Len,
Your question includes two, and for the health care industry (my opinion), hardly reconcilable positions - the free market economy versus government planning.
There is no other planning for freedom and general welfare than to let the market system work. —“Planning for Freedom/Ludwig von Mises”
The alternative is not plan or no plan. The question is: whose planning? Should each member of society plan for himself or should the paternal government alone plan for all?
—“Laissez Faire or Dictatorship”
Let me examine briefly (I do no like “big stories”): Many people perceive a term planning as a synonym for socialism, or communism, or government running system. Planning in this sense means full government control of business. It is the direct opposite of free enterprise, private initiative, and market economy. Planning and capitalism are entirely incompatible. Government planning is conducted according to the government’s instructions, not according to the strategy of capitalists and entrepreneurs ready to profit by best filling the wants of the consumers.
But the term planning is also used in a second sense. Lord John Maynard Keynes and many other distinguished economists and politicians recommend a third system, which, as they say, is as far from socialism as it is from capitalism, which, as a third solution of the problem of society’s economic organization, stands midway between the two other systems, and while retaining the advantages of both, avoids the disadvantages inherent in each.
Now, your question is a part of third solution. The idea of this third solution is very old indeed, and the French have long since baptized it with a pertinent name; they call it interventionism. Through history many countries tried it. Most recently European and Asian countries including China, and not long time ago similar experiment was performed in former Yugoslavia through self-manage concept that requires the management company itself, without external coercion.

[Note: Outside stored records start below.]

## config.mk

```make
export PLATFORM = sky130hd
export DESIGN_NAME = io_port_pin_mux_strobes
export DESIGN_NICKNAME = d
export VERILOG_FILES = /design/src/hdl/io_port_pkg.sv /design/src/hdl/io_pin_cell.sv /design/src/hdl/io_port_pin_mux_strobes.sv
export VERILOG_INCLUDE_DIRS = /design/src /design/src/hdl
export SDC_FILE = /design/constraint.sdc
export NUM_CORES = 1
export LEC_CHECK = 0
export ABC_AREA = 1
export BUFFER_PORTS_ARGS = -buffer_cell sky130_fd_sc_hd__buf_4
export CORE_MARGIN = 2
export CORE_UTILIZATION = 45
export CTS_BUF_LIST = sky130_fd_sc_hd__clkbuf_2
export CTS_CLUSTER_SIZE = 12
export DETAILED_ROUTE_END_ITERATION = 12
export PLACE_DENSITY = 0.77
export SETUP_SLACK_MARGIN = 0.02
export SLEW_MARGIN = 0
export SYNTH_ARGS = -nofsm -noshare
export SYNTH_HDL_FRONTEND = slang
export SYNTH_SLANG_ARGS = --single-unit
```

## constraint.sdc

```tcl
create_clock -name sys_clk -period 1.35 [get_ports sys_clk]
set_input_delay 0.2025 -clock sys_clk [delete_from_list [all_inputs] [get_ports sys_clk]]
set_output_delay 0.2025 -clock sys_clk [all_outputs]
set_load 0.01 [all_outputs]
```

The rhetoric of "competition" of “working together” or “cost containment solution” that single payer or government planning fans are using to trim up the "government or centralized planning option" is deeply misleading. Many private sector plans will face extinction as they are pushed into a race with government solution. As a result, the government plan would likely capture a large percentage of the insurance market, marginalizing and undermining private insurance. For example, the Lewin Group estimates that the America's Affordable Health Choices Act, the health reform bill currently under consideration in the House of Representatives, would reduce the number of Americans with private insurance by 83.4 million and that the new public plan would cover 103.4 million people. Coupled with the federal regulatory system that the legislation would impose on the remaining private plans, this would clearly by itself constitute a government takeover of health care. Think about "competing" with Amtrak for passenger rail service and you get the picture of the future of the health care system.
“You said …So if Medicare coverage was extended to all citizens while private insurers handled supplemental coverage, the system would remain mixed. All that would change is the mix between single payer, government funded healthcare and private insurers.”

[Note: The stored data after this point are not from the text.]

--- config.mk ---
export PLATFORM = sky130hd
export DESIGN_NAME = imscbs_top
export DESIGN_NICKNAME = d
export VERILOG_FILES = /design/src/rtl/imscbs_pkg.sv /design/src/rtl/imscbs_baud_counter.sv /design/src/rtl/imscbs_bus_watch.sv /design/src/rtl/imscbs_top.sv
export SDC_FILE = /design/constraint.sdc
export NUM_CORES = 1
export LEC_CHECK = 0
export ABC_AREA = 1
export BUFFER_PORTS_ARGS = -buffer_cell sky130_fd_sc_hd__buf_4
export CAP_MARGIN = 20
export CORE_MARGIN = 4
export CORE_UTILIZATION = 55
export DETAILED_ROUTE_END_ITERATION = 6
export GPL_ROUTABILITY_DRIVEN = 0
export MAX_ROUTING_LAYER = met4
export PLACE_DENSITY = 0.84
export SYNTH_ARGS = -nofsm -noshare
export SYNTH_HDL_FRONTEND = slang
export SYNTH_HIERARCHICAL = 1
export SYNTH_SLANG_ARGS = --single-unit
--- constraint.sdc ---
create_clock -name mclk_in -period 3.05 [get_ports mclk_in]
set_input_delay 0.1525 -clock mclk_in [delete_from_list [all_inputs] [get_ports mclk_in]]
set_output_delay 0.1525 -clock mclk_in [all_outputs]
set_load 0.01 [all_outputs]
--- src/rtl/imscbs_pkg.sv ---
package imscbs_pkg;
	// Register word index on the Avalon slave
	localparam int AW = 4;
	localparam logic [AW-1:0] REG_RELOAD = 4'h0;
	localparam logic [AW-1:0] REG_BUFFER = 4'h1;
	localparam logic [AW-1:0] REG_CTRL1 = 4'h2;
	localparam logic [AW-1:0] REG_CTRL2 = 4'h3;
	localparam logic [AW-1:0] REG_CTRL3 = 4'h4;
	localparam logic [AW-1:0] REG_MASK = 4'h5;
	localparam logic [AW-1:0] REG_STATUS = 4'h6;
	localparam logic [AW-1:0] REG_FLAGS = 4'h7;
	// Field positions
	localparam int ST_SMP = 7;
	localparam int ST_CKE = 6;
	localparam int C1_WCOL = 7;
	localparam int C1_EN = 5;
	localparam int C1_CKP = 4;
	localparam int C2_ACK = 4;
	localparam int C2_RCV = 3;
	localparam int C2_STOP = 2;
	localparam int C2_RESTART = 1;
	localparam int C2_START = 0;
	localparam int FL_EVENT = 0;
	localparam int FL_COLL = 1;
	// Mode codes
	localparam logic [3:0] MODE_I2C_MST = 4'h8;
	localparam logic [3:0] MODE_SPI_BRG = 4'ha;
	// Reset values
	localparam logic [7:0] REG8_RST = 8'h00;
	localparam logic SCLK_IDLE = 1'h1;
	localparam logic BUS_IDLE = 1'h1;
	// Baud counter steps once per STEP_DIV clocks
	localparam int STEP_DIV = 2;
	localparam int STEP_W = $clog2(STEP_DIV);

	function automatic logic is_i2c(input logic [3:0] m);
		return m inside {4'h6, 4'h7, 4'h8, 4'hb, 4'he, 4'hf};
	endfunction : is_i2c

	function automatic logic is_spi_master(input logic [3:0] m);
		return m inside {4'h0, 4'h1, 4'h2, 4'h3, 4'ha};
	endfunction : is_spi_master

	function automatic logic is_ten_bit(input logic [3:0] m);
		return m inside {4'h7, 4'hf};
	endfunction : is_ten_bit
endpackage : imscbs_pkg

--- src/rtl/imscbs_baud_counter.sv ---
`timescale 1ns/1ns
`default_nettype none
module imscbs_baud_counter (
	input wire logic mclk_in,
	input wire logic sys_rst_in,
	input wire logic step_in,
	input wire logic run_in,
	input wire logic load_in,
	input wire logic [7:0] reload_in,
	output logic expire_out
);
	import imscbs_pkg::*;
	logic [7:0] cnt_q;

	assign expire_out = run_in & step_in & ~load_in & (cnt_q == 8'h00);

	always_ff @(posedge mclk_in) begin
		if (sys_rst_in) begin
			cnt_q <= REG8_RST;
		end else if (load_in) begin
			cnt_q <= reload_in;
		end else if (run_in && step_in) begin
			if (cnt_q == 8'h00) begin
				cnt_q <= reload_in;
			end else begin
				cnt_q <= cnt_q - 8'h01;
			end
		end
	end
endmodule : imscbs_baud_counter
`default_nettype wire

--- src/rtl/imscbs_bus_watch.sv ---
`timescale 1ns/1ns
`default_nettype none
module imscbs_bus_watch (
	input wire logic mclk_in,
	input wire logic sys_rst_in,
	input wire logic scl_in,
	input wire logic sda_in,
	output logic start_det_out,
	output logic stop_det_out
);
	import imscbs_pkg::*;
	logic scl_prev_q;
	logic sda_prev_q;

	always_ff @(posedge mclk_in) begin
		if (sys_rst_in) begin
			scl_prev_q <= BUS_IDLE;
			sda_prev_q <= BUS_IDLE;
		end else begin
			scl_prev_q <= scl_in;
			sda_prev_q <= sda_in;
		end
	end

	// Data edges while the clock stays high
	assign start_det_out = scl_in & scl_prev_q & sda_prev_q & ~sda_in;
	assign stop_det_out = scl_in & scl_prev_q & ~sda_prev_q & sda_in;
endmodule : imscbs_bus_watch
`default_nettype wire

--- src/rtl/imscbs_top.sv ---
// Local design decisions: the placing of the registers and the Avalon-MM interface to the registers.
`timescale 1ns/1ns
`default_nettype none
// Notes on behaviour
// Stop request first drives data low while clock is held low.
// Data low releases clock; clock high loads baud counter; expiry samples data.
// Data still low after release and counter expiry flags a collision.
// Clock sampled low before data floats high flags a collision.
// Any condition collision aborts, releases both lines, clears request bits.
// Baud counter clocks I2C master and SPI master, reloading from reload register.
// Writing the shift buffer starts the baud counter.
// Operation done stops the counter; serial clock keeps its last level.
// Counter reloads twice per serial clock period.
// Serial clock equals oscillator over four times reload plus one.
// Counter decrements on a divided enable and reloads at zero.
// Software avoids reload values 0, 1, 2 in I2C use.
// SPI master: status bit 7 picks late or middle input sampling.
// I2C: status bit 7 set disables slew control, clear enables it.
// SPI: status bit 6 picks transmit edge.
// I2C: status bit 6 selects SMBus input thresholds.
// I2C: status bit 5 tells data versus address for last byte.
// Status bit 4 marks stop seen last; cleared by reset and disable.
// Status bit 3 marks start seen last; cleared by reset and disable.
// I2C slave: status bit 2 holds direction until start, stop or nack.
// I2C master: status bit 2 shows transmit; with requests gives busy.
// Ten-bit mode: status bit 1 asks software to update address.
// Receive: status bit 0 set on full buffer, clear when empty.
// I2C transmit: status bit 0 set while data bits shift out.
// Mode code 1000 selects I2C master clocked by the baud counter.
module imscbs_top (
	input wire logic mclk_in,
	input wire logic sys_rst_in,
	input wire logic [imscbs_pkg::AW-1:0] avs_address_in,
	input wire logic avs_read_in,
	input wire logic avs_write_in,
	input wire logic [31:0] avs_writedata_in,
	output logic [31:0] avs_readdata_out,
	output logic avs_waitrequest_out,
	input wire logic scl_in,
	output logic scl_out,
	output logic scl_oe_out,
	input wire logic sda_in,
	output logic sda_out,
	output logic sda_oe_out,
	output logic sclk_out,
	output logic baud_edge_out,
	output logic [7:0] shift_buffer_out,
	output logic [4:0] request_out,
	output logic port_enable_out,
	output logic [3:0] port_mode_out,
	output logic slew_limit_out,
	output logic smbus_levels_out,
	output logic spi_sample_late_out,
	output logic spi_tx_active_idle_out,
	output logic busy_out,
	output logic collision_flag_out,
	output logic port_event_flag_out,
	input wire logic xfer_done_in,
	input wire logic rx_byte_done_in,
	input wire logic [7:0] rx_byte_in,
	input wire logic tx_bits_done_in,
	input wire logic last_was_data_in,
	input wire logic addr_match_in,
	input wire logic dir_bit_in,
	input wire logic nack_in,
	input wire logic addr_update_in,
	input wire logic [4:0] cond_done_in,
	input wire logic cond_coll_in
);
	import imscbs_pkg::*;

	typedef enum logic [2:0] {
		P_IDLE, P_SDA_LOW, P_SCL_WAIT, P_SCL_HIGH, P_SDA_REL, P_DONE
	} imscbs_stop_e;

	imscbs_stop_e pst_q;
	logic ack_q, bus_req, wr_go, rd_go;
	logic [7:0] wdata, rd_mux, rdata_q;
	logic wr_reload, wr_buf, wr_c1, wr_c2, wr_c3, wr_mask, wr_stat, wr_flags, rd_buf;
	logic [7:0] reload_q, buf_q, mask_q;
	logic [6:0] ctrl3_q;
	logic wcol_q, en_q, ckp_q;
	logic [3:0] mode_q;
	logic [4:0] req_q, req_d;
	logic [1:0] c2_hi_q;
	logic smp_q, cke_q, stat_p_q, stat_s_q, dir_q, ua_q, bf_q;
	logic ev_flag_q, coll_flag_q, run_q, sclk_q;
	logic [STEP_W-1:0] step_q;
	logic step, brg_exp, brg_run, brg_load;
	logic i2c_m, i2c_mst, spi_brg, brg_mode, stop_act, busy, buf_ok;
	logic stop_coll, stop_done, coll_any, rw_bit, start_det, stop_det;

	// Avalon slave: one wait cycle, then the access completes
	assign bus_req = avs_read_in | avs_write_in;
	assign avs_waitrequest_out = bus_req & ~ack_q;
	assign wr_go = avs_write_in & ack_q;
	assign rd_go = avs_read_in & ack_q;
	assign wdata = avs_writedata_in[7:0];
	assign wr_reload = wr_go && (avs_address_in == REG_RELOAD);
	assign wr_buf = wr_go && (avs_address_in == REG_BUFFER);
	assign wr_c1 = wr_go && (avs_address_in == REG_CTRL1);
	assign wr_c2 = wr_go && (avs_address_in == REG_CTRL2);
	assign wr_c3 = wr_go && (avs_address_in == REG_CTRL3);
	assign wr_mask = wr_go && (avs_address_in == REG_MASK);
	assign wr_stat = wr_go && (avs_address_in == REG_STATUS);
	assign wr_flags = wr_go && (avs_address_in == REG_FLAGS);
	assign rd_buf = rd_go && (avs_address_in == REG_BUFFER);

	always_ff @(posedge mclk_in) begin
		if (sys_rst_in) begin
			ack_q <= 1'h0;
		end else begin
			ack_q <= bus_req & ~ack_q;
		end
	end

	always_comb begin
		rd_mux = REG8_RST;
		case (avs_address_in)
			REG_RELOAD: rd_mux = reload_q;
			REG_BUFFER: rd_mux = buf_q;
			REG_CTRL1: rd_mux = {wcol_q, 1'h0, en_q, ckp_q, mode_q};
			REG_CTRL2: rd_mux = {c2_hi_q[1], 1'h0, c2_hi_q[0], req_q};
			REG_CTRL3: rd_mux = {1'h0, ctrl3_q};
			REG_MASK: rd_mux = mask_q;
			REG_STATUS: rd_mux = {smp_q, cke_q, i2c_m & last_was_data_in,
				stat_p_q, stat_s_q, rw_bit, ua_q, bf_q};
			REG_FLAGS: rd_mux = {6'h00, coll_flag_q, ev_flag_q};
			default: rd_mux = REG8_RST;
		endcase
	end

	always_ff @(posedge mclk_in) begin
		if (sys_rst_in) begin
			rdata_q <= REG8_RST;
		end else if (avs_read_in && !ack_q) begin
			rdata_q <= rd_mux;
		end
	end
	assign avs_readdata_out = {24'h000000, rdata_q};

	// Mode decode
	assign i2c_m = en_q & is_i2c(mode_q);
	assign i2c_mst = en_q & (mode_q == MODE_I2C_MST);
	assign spi_brg = en_q & (mode_q == MODE_SPI_BRG);
	assign brg_mode = i2c_mst | spi_brg;
	assign stop_act = (pst_q != P_IDLE);
	assign busy = i2c_mst & (run_q | (|req_q));
	assign rw_bit = i2c_mst ? run_q : (i2c_m & dir_q);
	// Buffer writes are refused during a stop sequence or while the I2C master is busy; an SPI transfer does not block them
	assign buf_ok = wr_buf & en_q & ~stop_act & ~busy;

	// Plain control storage
	always_ff @(posedge mclk_in) begin
		if (sys_rst_in) begin
			reload_q <= REG8_RST;
			mask_q <= REG8_RST;
			ctrl3_q <= 7'h00;
			{en_q, ckp_q, mode_q} <= 6'h00;
			c2_hi_q <= 2'h0;
			{smp_q, cke_q} <= 2'h0;
		end else begin
			if (wr_reload) begin
				reload_q <= wdata;
			end
			if (wr_mask) begin
				mask_q <= wdata;
			end
			if (wr_c3) begin
				ctrl3_q <= wdata[6:0];
			end
			if (wr_c1) begin
				{en_q, ckp_q, mode_q} <= wdata[C1_EN:0];
			end
			if (wr_c2) begin
				c2_hi_q <= {wdata[7], wdata[5]};
			end
			if (wr_stat) begin
				{smp_q, cke_q} <= {wdata[ST_SMP], wdata[ST_CKE]};
			end
		end
	end

	assign spi_sample_late_out = en_q & is_spi_master(mode_q) & smp_q;
	assign slew_limit_out = i2c_m & ~smp_q;
	assign spi_tx_active_idle_out = en_q & ~is_i2c(mode_q) & cke_q;
	assign smbus_levels_out = i2c_m & cke_q;

	// Counter step enable
	assign step = (step_q == STEP_W'(STEP_DIV - 1));
	always_ff @(posedge mclk_in) begin
		if (sys_rst_in) begin
			step_q <= '0;
		end else if (step) begin
			step_q <= '0;
		end else begin
			step_q <= step_q + STEP_W'(1);
		end
	end

	assign brg_run = run_q | (pst_q inside {P_SCL_HIGH, P_SDA_REL, P_DONE});
	assign brg_load = (buf_ok & brg_mode) | (pst_q == P_SCL_WAIT & scl_in);

	imscbs_baud_counter u_baud (
		.mclk_in(mclk_in),
		.sys_rst_in(sys_rst_in),
		.step_in(step),
		.run_in(brg_run),
		.load_in(brg_load),
		.reload_in(reload_q),
		.expire_out(brg_exp)
	);

	imscbs_bus_watch u_watch (
		.mclk_in(mclk_in),
		.sys_rst_in(sys_rst_in),
		.scl_in(scl_in),
		.sda_in(sda_in),
		.start_det_out(start_det),
		.stop_det_out(stop_det)
	);

	assign baud_edge_out = brg_exp;

	// Transfer run and serial clock level
	always_ff @(posedge mclk_in) begin
		if (sys_rst_in) begin
			run_q <= 1'h0;
		end else if (buf_ok && brg_mode) begin
			run_q <= 1'h1;
		end else if (xfer_done_in || !brg_mode || coll_any) begin
			run_q <= 1'h0;
		end
	end

	always_ff @(posedge mclk_in) begin
		if (sys_rst_in || !en_q) begin
			sclk_q <= SCLK_IDLE;
		end else if (coll_any || stop_done) begin
			sclk_q <= SCLK_IDLE;
		end else if (run_q && brg_exp) begin
			sclk_q <= ~sclk_q;
		end
	end

	// Stop sequence
	assign stop_coll = (pst_q == P_SCL_HIGH && !scl_in)
		|| (pst_q == P_SDA_REL && !sda_in && (!scl_in || brg_exp));
	assign stop_done = (pst_q == P_DONE) && brg_exp;
	assign coll_any = stop_coll | (cond_coll_in & i2c_mst);

	always_ff @(posedge mclk_in) begin
		if (sys_rst_in || !i2c_mst || coll_any) begin
			pst_q <= P_IDLE;
		end else begin
			unique case (pst_q)
				P_IDLE: begin
					if (req_q[C2_STOP] && !run_q) begin
						pst_q <= P_SDA_LOW;
					end
				end
				P_SDA_LOW: begin
					if (!sda_in) begin
						pst_q <= P_SCL_WAIT;
					end
				end
				P_SCL_WAIT: begin
					if (scl_in) begin
						pst_q <= P_SCL_HIGH;
					end
				end
				P_SCL_HIGH: begin
					if (brg_exp) begin
						pst_q <= P_SDA_REL;
					end
				end
				P_SDA_REL: begin
					if (brg_exp) begin
						pst_q <= P_DONE;
					end
				end
				P_DONE: begin
					if (brg_exp) begin
						pst_q <= P_IDLE;
					end
				end
			endcase
		end
	end

	// Lines are open drain: only ever pulled low
	assign scl_out = 1'h0;
	assign sda_out = 1'h0;
	assign sda_oe_out = pst_q inside {P_SDA_LOW, P_SCL_WAIT, P_SCL_HIGH};
	assign scl_oe_out = i2c_mst & (stop_act ? (pst_q == P_SDA_LOW) : ~sclk_q);
	assign sclk_out = sclk_q;

	// Request bits: software sets only when idle, hardware clears
	always_comb begin
		req_d = req_q;
		if (wr_c2 && i2c_mst && !busy) begin
			req_d = wdata[4:0];
		end else if (wr_c2 && !i2c_mst) begin
			req_d = {4'h0, wdata[C2_START]};
		end
		if (i2c_mst) begin
			req_d = req_d & ~{cond_done_in[4:3], 1'h0, cond_done_in[1:0]};
		end
		if (stop_done) begin
			req_d[C2_STOP] = 1'h0;
		end
		if (coll_any || (!i2c_mst && !i2c_m)) begin
			req_d = 5'h00;
		end
	end

	always_ff @(posedge mclk_in) begin
		if (sys_rst_in) begin
			req_q <= 5'h00;
		end else begin
			req_q <= req_d;
		end
	end

	assign request_out = req_q;
	assign busy_out = busy;
	assign port_enable_out = en_q;
	assign port_mode_out = mode_q;

	// Status bits
	always_ff @(posedge mclk_in) begin
		if (sys_rst_in || !en_q) begin
			stat_p_q <= 1'h0;
			stat_s_q <= 1'h0;
			dir_q <= 1'h0;
		end else begin
			if (i2c_m && stop_det) begin
				stat_p_q <= 1'h1;
				stat_s_q <= 1'h0;
			end else if (i2c_m && start_det) begin
				stat_s_q <= 1'h1;
				stat_p_q <= 1'h0;
			end
			if (addr_match_in) begin
				dir_q <= dir_bit_in;
			end else if (start_det || stop_det || nack_in) begin
				dir_q <= 1'h0;
			end
		end
	end

	always_ff @(posedge mclk_in) begin
		if (sys_rst_in || !en_q || !is_ten_bit(mode_q)) begin
			ua_q <= 1'h0;
		end else if (addr_update_in) begin
			ua_q <= 1'h1;
		end else if (wr_reload) begin
			ua_q <= 1'h0;
		end
	end

	// Buffer and full flag; a set in the clearing cycle wins
	always_ff @(posedge mclk_in) begin
		if (sys_rst_in) begin
			buf_q <= REG8_RST;
		end else if (rx_byte_done_in && en_q) begin
			buf_q <= rx_byte_in;
		end else if (buf_ok) begin
			buf_q <= wdata;
		end
	end
	assign shift_buffer_out = buf_q;

	always_ff @(posedge mclk_in) begin
		if (sys_rst_in || !en_q) begin
			bf_q <= 1'h0;
		end else if (rx_byte_done_in) begin
			bf_q <= 1'h1;
		end else if (buf_ok && i2c_m) begin
			bf_q <= 1'h1;
		end else if (rd_buf || tx_bits_done_in || coll_any) begin
			bf_q <= 1'h0;
		end
	end

	// Sticky flags cleared by writing zero
	always_ff @(posedge mclk_in) begin
		if (sys_rst_in) begin
			wcol_q <= 1'h0;
			ev_flag_q <= 1'h0;
			coll_flag_q <= 1'h0;
		end else begin
			if (wr_buf && en_q && !buf_ok) begin
				wcol_q <= 1'h1;
			end else if (wr_c1 && !wdata[C1_WCOL]) begin
				wcol_q <= 1'h0;
			end
			if (stop_done || (xfer_done_in && brg_mode)) begin
				ev_flag_q <= 1'h1;
			end else if (wr_flags && !wdata[FL_EVENT]) begin
				ev_flag_q <= 1'h0;
			end
			if (coll_any) begin
				coll_flag_q <= 1'h1;
			end else if (wr_flags && !wdata[FL_COLL]) begin
				coll_flag_q <= 1'h0;
			end
		end
	end

	assign collision_flag_out = coll_flag_q;
	assign port_event_flag_out = ev_flag_q;
endmodule : imscbs_top
`default_nettype wire

# Word level (Yosys, flattened, before mapping)
# Cells that the tools add are included.
# totals
ff_bits,79
latch_bits,0
ram_bits,0
mem_bits_ro,0
in_bits,64
out_inout_bits,64
wordCells,229
mem_count,0
# classes
add_sub_neg,2
mul,0
div_mod_pow,0
n_lt_le_gt_ge,0
n_eq_ne,28
shifts,0
muxes,35
n_bitwise,47
n_reduce_logical,88
# op_table
op,n
8-bit case mux with 8 select lines,1
8-bit 2-to-1 mux,5
1-bit logical AND,32
1-bit bitwise AND,30
"4-bit by 3-bit equality test with 1-bit output, second input constant",6
"4-bit equality test, second input constant",5
2-bit nonzero test,10
1-bit 2-to-1 mux,19
3-bit 2-to-1 mux,6
3-bit case mux with 6 select lines,1
"4-bit by 2-bit equality test with 1-bit output, second input constant",4
1-bit logical OR,15
5-bit 2-to-1 mux,3
1-bit logical NOT,14
"2-bit inequality test, second input constant",6
3-bit nonzero test,4
1-bit NOT,9
"4-bit by 1-bit equality test with 1-bit output, second input constant",2
4-bit logical NOT,2
8-bit logical NOT,1
2-bit OR reduction,4
"8-bit by 1-bit subtractor with 8-bit output, second input constant",1
"3-bit by 2-bit equality test with 1-bit output, second input constant",2
"3-bit equality test, second input constant",2
11 further kinds,16

# Longest topological paths before layout
# depth
word_depth,18
ltp_mapped,14
ltp_nobuf,14

# By module
# The synthesis kept the hierarchy.
# by_module_without_submodules
mod,n_inst,cells_each,area_per_inst_um2,seq_area_each_um2
imscbs_top,1,573,3714.8,1381.3
imscbs_baud_counter,1,92,596.8,160.2
imscbs_bus_watch,1,11,78.8,40.0

# Worst setup path after synthesis
# Ideal clock, no wire load.
# synth_path
path_kind,flip-flop to flip-flop
start,reg en_q (netlist: port_enable_out)
end,reg req_q[1] (netlist: request_out[1])
setup_ns,0.115
arrival_time_ns,2.356
required_ns,2.935
slack_ns,0.578
stages_incl_launch_ff,15
n_path_buf,1
synth_period_minus_slack_ns,2.472
cell_sequence,dfxtp_1 > buf_2 > nand2_1 > nor2_4 > nand2_2 > nand4_1 > nand2_1 > nor4_1 > inv_1 > nand2_1 > a21oi_1 > nand2_1 > nor2_1 > nand2_1 > nor2_1
# synth_between
elab_chain_len,15
word_cells_on_any_way,32
cone_classes,mux: 3; bitwise: 17; reduce/logical: 12
# synth_lines
element,line,rtl
start: declaration,imscbs_top.sv:82,"logic wcol_q, en_q, ckp_q;"
start signal: assignment,imscbs_top.sv:173,"{en_q, ckp_q, mode_q} <= wdata[C1_EN:0];"
1-bit bitwise AND,imscbs_top.sv:144,assign i2c_mst = en_q & (mode_q == MODE_I2C_MST);
1-bit bitwise AND,imscbs_top.sv:148,assign busy = i2c_mst & (run_q | (|req_q));
1-bit NOT,imscbs_top.sv:151,assign buf_ok = wr_buf & en_q & ~stop_act & ~busy;
1-bit bitwise AND,imscbs_top.sv:151,
1-bit bitwise AND (*),imscbs_top.sv:202,assign brg_load = (buf_ok & brg_mode) | (pst_q == P_SCL_WAIT & scl_in);
1-bit bitwise OR (*),imscbs_top.sv:202,
named net brg_load,imscbs_top.sv:89,"logic step, brg_exp, brg_run, brg_load;"
1-bit NOT (*),imscbs_baud_counter.sv:15,assign expire_out = run_in & step_in & ~load_in & (cnt_q == 8'h00);
1-bit bitwise AND (*) (2 in series),imscbs_baud_counter.sv:15,
named net baud_edge_out,imscbs_top.sv:46,"output logic baud_edge_out,"
1-bit logical OR (*),imscbs_top.sv:248,|| (pst_q == P_SDA_REL && !sda_in && (!scl_in || brg_exp));
1-bit logical AND (*),imscbs_top.sv:248,
1-bit logical OR (*),imscbs_top.sv:248,
1-bit bitwise OR (*),imscbs_top.sv:250,assign coll_any = stop_coll | (cond_coll_in & i2c_mst);
1-bit logical OR (*),imscbs_top.sv:312,if (coll_any || (!i2c_mst && !i2c_m)) begin
2-bit OR reduction (no line) (*),-,
end signal: assignment,imscbs_top.sv:321,req_q <= req_d;
end: declaration,imscbs_top.sv:84,"logic [4:0] req_q, req_d;"
# The timed path passes the listed nets; every way through them passes the cells marked *.
# A chain may end at the register's enable or synchronous reset.

# Final worst setup path
# layout_path
start,reg en_q (netlist: port_enable_out)
end,reg pst_q[1]
# layout_between
elab_chain_len,14
word_cells_on_any_way,25
cone_classes,eq/ne: 3; bitwise: 15; reduce/logical: 7
# layout_lines
element,line,rtl
1-bit bitwise AND,imscbs_top.sv:144,
1-bit bitwise AND,imscbs_top.sv:148,
1-bit NOT,imscbs_top.sv:151,
1-bit bitwise AND,imscbs_top.sv:151,
1-bit bitwise AND (*),imscbs_top.sv:202,
1-bit bitwise OR (*),imscbs_top.sv:202,
named net brg_load,imscbs_top.sv:89,
1-bit NOT (*),imscbs_baud_counter.sv:15,
1-bit bitwise AND (*) (2 in series),imscbs_baud_counter.sv:15,
1-bit logical OR,imscbs_top.sv:248,
1-bit logical AND,imscbs_top.sv:248,
1-bit logical OR,imscbs_top.sv:248,
1-bit bitwise OR,imscbs_top.sv:250,
1-bit logical OR,imscbs_top.sv:253,if (sys_rst_in || !i2c_mst || coll_any) begin
end signal: assignment,imscbs_top.sv:254,pst_q <= P_IDLE;
end signal: assignment,imscbs_top.sv:259,pst_q <= P_SDA_LOW;
end signal: assignment,imscbs_top.sv:264,pst_q <= P_SCL_WAIT;
end: declaration,imscbs_top.sv:76,imscbs_stop_e pst_q;
# Marked as above.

I would like to cite what Dr. Robert Ouellet, the current president of the CMA said: there's a critical need to make Canada's health-care system patient-centred. His thoughts on the issue are already clear, and he has been saying that "a health-care revolution has passed us by,” that it's possible to make wait lists disappear while maintaining universal coverage and "that competition should be welcomed, not feared."
In other words, Ouellet believes there could be a role for private health-care delivery within the public system. He has also said the Canadian system could be restructured to focus on patients if hospitals and other health-care institutions received funding based on the patients they treat, instead of an annual, lump-sum budget. This "activity-based funding" would be an incentive to provide more efficient care, he has said.
We do not need that kind of hybrid solutions (III Solution above) for the health care reform, were ultimately public option will not be sustainable because it will set in motion a downward spiral in which the more it grows, the more it will raise the costs of private plans. This will drive patients out of these plans and into the public plan, which, in turn, will grow more and eventually drive the private plans out of business. And who is going to suffer…regular Americans.